Task to complete
Using the data below, return the stretch from the line that contains "assign at_b[7] = up[7];" through the line that contains "assign at_b[1] = up[1] && !(|up[7:2]);", both included, exactly as it stands and nothing beyond it.

Given data
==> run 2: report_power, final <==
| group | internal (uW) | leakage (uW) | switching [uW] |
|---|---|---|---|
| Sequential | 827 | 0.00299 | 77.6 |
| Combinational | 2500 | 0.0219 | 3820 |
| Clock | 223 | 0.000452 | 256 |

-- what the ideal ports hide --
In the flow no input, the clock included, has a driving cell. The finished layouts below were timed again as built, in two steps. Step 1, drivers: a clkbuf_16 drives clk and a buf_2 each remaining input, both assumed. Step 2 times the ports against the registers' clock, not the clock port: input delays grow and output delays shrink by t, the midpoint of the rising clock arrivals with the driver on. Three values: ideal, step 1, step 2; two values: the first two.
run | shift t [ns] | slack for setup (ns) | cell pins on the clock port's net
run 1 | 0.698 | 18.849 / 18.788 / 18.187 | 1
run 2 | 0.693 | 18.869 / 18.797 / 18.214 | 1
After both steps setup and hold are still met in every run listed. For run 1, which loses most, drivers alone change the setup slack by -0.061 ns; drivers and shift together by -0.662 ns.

* * *

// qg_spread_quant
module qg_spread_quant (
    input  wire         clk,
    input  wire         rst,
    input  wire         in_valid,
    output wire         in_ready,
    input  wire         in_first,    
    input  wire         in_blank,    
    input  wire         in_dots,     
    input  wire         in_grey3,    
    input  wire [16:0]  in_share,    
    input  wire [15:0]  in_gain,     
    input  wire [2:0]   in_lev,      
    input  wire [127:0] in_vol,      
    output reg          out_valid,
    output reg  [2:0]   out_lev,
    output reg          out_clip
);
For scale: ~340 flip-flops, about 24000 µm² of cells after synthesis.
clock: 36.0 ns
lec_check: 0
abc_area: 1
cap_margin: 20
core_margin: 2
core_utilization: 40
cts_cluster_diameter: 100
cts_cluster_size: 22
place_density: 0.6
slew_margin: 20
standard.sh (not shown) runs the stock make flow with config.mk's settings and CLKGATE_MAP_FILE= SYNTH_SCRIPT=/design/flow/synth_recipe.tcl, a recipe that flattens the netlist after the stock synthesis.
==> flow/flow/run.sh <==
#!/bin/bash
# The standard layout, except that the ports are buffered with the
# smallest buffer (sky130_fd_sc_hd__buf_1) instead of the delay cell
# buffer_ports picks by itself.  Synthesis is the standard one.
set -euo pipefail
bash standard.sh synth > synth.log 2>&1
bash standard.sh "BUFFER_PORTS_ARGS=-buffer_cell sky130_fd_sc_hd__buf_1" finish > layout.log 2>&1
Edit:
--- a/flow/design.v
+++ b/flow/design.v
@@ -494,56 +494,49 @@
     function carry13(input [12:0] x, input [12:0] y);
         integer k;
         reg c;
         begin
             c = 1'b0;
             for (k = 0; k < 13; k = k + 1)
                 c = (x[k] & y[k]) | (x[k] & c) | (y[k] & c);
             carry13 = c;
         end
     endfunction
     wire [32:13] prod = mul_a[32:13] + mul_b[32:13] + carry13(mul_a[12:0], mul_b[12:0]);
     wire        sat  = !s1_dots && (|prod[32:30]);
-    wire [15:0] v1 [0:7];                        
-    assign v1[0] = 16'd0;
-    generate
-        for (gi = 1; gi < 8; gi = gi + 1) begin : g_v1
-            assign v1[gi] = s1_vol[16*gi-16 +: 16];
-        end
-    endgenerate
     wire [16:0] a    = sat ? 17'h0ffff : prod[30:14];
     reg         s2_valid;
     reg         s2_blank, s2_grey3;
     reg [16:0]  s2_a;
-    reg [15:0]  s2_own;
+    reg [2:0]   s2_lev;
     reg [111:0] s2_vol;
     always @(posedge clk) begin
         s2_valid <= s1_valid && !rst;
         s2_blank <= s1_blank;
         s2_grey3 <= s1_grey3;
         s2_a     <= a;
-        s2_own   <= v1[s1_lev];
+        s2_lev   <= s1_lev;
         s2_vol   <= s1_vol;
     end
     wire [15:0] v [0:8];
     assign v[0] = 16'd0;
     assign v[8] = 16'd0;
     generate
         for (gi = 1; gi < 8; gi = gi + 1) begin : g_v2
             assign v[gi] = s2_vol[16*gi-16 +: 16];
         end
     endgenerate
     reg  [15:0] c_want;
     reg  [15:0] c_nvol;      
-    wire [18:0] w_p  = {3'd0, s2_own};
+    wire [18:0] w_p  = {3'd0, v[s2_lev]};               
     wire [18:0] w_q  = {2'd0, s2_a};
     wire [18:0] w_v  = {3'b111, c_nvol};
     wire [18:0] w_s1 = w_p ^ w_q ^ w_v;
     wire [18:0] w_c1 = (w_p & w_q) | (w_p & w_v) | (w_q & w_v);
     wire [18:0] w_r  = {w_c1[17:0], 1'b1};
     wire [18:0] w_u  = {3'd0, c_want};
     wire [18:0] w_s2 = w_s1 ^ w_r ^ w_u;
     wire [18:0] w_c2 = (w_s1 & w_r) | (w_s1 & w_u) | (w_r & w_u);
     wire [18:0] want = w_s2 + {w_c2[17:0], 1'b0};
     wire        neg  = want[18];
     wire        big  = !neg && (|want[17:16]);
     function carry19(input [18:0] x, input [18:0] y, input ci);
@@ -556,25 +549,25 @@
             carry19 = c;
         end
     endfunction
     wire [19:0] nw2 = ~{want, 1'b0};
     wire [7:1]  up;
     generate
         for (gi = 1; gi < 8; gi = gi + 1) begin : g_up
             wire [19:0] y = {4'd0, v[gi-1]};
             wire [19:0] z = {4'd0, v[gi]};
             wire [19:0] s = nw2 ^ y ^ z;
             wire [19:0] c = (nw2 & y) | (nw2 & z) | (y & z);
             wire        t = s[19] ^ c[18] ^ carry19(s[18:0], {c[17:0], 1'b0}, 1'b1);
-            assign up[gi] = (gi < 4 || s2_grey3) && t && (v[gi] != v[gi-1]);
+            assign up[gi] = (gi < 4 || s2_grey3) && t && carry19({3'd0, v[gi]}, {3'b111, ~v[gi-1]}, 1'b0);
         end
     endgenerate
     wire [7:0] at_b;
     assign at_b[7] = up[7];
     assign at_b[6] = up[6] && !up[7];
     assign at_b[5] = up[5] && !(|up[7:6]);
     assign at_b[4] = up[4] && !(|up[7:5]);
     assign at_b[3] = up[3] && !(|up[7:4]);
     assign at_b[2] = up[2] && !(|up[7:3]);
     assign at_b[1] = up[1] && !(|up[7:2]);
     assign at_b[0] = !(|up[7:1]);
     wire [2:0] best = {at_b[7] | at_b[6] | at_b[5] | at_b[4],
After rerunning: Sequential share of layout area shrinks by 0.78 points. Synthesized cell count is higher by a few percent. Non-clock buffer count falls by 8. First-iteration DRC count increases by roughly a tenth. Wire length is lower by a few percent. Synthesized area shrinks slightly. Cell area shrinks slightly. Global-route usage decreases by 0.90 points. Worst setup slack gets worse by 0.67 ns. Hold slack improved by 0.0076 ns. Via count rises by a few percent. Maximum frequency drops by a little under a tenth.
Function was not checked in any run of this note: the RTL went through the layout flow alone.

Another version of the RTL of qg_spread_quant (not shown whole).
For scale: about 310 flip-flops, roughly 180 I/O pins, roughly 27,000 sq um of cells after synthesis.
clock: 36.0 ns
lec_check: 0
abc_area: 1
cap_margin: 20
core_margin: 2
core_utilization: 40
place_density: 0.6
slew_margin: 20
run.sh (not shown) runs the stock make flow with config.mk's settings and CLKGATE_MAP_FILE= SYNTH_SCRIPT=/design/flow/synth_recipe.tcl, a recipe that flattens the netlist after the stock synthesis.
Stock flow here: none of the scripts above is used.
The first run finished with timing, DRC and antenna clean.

Answer to the exercise
     assign at_b[7] = up[7];
     assign at_b[6] = up[6] && !up[7];
     assign at_b[5] = up[5] && !(|up[7:6]);
     assign at_b[4] = up[4] && !(|up[7:5]);
     assign at_b[3] = up[3] && !(|up[7:4]);
     assign at_b[2] = up[2] && !(|up[7:3]);
     assign at_b[1] = up[1] && !(|up[7:2]);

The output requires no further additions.